> THE PROBLEM
Find the word "usage" in the listing below. Copy every line that has it.

=== Section Start ===

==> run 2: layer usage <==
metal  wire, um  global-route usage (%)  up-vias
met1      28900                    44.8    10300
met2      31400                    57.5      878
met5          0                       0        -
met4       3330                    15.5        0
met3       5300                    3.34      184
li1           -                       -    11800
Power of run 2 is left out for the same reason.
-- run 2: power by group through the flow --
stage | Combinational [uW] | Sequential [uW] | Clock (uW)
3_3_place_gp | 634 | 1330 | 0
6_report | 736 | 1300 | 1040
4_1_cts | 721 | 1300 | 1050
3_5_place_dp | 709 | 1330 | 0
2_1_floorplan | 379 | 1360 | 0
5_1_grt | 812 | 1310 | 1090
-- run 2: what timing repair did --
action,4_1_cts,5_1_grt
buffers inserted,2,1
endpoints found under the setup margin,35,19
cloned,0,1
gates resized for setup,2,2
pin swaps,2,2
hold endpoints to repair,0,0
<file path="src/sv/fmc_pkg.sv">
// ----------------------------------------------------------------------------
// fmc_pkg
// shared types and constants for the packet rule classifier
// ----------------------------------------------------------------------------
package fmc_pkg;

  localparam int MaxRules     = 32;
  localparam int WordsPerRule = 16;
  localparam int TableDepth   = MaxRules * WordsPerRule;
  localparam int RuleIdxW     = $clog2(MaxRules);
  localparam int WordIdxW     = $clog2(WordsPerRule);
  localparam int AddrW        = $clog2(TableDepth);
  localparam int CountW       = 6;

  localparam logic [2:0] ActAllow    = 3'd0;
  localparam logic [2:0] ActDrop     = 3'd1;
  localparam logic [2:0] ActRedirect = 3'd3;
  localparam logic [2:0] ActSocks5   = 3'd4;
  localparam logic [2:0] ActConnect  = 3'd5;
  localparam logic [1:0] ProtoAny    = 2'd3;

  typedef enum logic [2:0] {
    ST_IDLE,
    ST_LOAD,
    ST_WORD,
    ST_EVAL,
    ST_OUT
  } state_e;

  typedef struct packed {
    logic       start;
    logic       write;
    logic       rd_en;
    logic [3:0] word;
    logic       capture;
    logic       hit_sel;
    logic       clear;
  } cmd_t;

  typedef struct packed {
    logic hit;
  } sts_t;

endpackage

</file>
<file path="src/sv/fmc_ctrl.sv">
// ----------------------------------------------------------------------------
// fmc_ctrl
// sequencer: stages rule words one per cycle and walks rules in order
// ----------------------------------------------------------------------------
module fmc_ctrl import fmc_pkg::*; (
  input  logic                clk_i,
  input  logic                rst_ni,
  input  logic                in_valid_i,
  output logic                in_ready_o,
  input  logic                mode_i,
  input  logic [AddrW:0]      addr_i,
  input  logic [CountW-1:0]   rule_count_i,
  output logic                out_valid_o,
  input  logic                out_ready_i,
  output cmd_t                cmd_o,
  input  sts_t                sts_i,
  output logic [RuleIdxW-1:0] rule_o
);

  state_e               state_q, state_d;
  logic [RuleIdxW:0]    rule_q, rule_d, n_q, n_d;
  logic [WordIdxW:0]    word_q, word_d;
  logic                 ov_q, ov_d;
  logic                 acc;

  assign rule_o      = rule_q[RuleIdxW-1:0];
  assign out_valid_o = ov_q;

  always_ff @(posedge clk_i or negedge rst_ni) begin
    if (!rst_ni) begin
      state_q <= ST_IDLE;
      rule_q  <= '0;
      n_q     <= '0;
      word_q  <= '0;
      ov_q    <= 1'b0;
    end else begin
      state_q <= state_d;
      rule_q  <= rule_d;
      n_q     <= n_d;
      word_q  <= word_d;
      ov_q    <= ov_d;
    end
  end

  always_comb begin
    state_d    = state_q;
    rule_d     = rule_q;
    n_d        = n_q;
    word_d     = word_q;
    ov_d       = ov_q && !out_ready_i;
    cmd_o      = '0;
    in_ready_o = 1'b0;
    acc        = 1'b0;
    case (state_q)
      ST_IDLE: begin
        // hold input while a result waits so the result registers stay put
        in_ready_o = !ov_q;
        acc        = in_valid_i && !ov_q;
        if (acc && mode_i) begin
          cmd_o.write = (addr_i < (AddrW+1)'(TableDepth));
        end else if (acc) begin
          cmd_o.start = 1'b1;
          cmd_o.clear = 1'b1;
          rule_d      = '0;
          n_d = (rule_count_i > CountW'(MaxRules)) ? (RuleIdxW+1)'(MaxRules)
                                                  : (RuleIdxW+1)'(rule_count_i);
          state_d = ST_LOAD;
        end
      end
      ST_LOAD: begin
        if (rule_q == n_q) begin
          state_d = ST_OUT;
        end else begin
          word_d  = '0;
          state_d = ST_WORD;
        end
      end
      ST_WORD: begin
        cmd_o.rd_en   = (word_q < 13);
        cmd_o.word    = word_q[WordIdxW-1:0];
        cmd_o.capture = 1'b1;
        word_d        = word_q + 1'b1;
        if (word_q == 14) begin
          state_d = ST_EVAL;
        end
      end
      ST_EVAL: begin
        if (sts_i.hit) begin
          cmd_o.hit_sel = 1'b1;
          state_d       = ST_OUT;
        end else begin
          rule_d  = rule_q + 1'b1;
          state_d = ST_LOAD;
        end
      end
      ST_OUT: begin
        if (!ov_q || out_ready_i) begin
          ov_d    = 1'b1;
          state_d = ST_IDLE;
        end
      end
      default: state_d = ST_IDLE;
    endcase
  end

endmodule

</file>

=== Section End ===

> RESULT OF THE EXERCISE
==> run 2: layer usage <==
metal  wire, um  global-route usage (%)  up-vias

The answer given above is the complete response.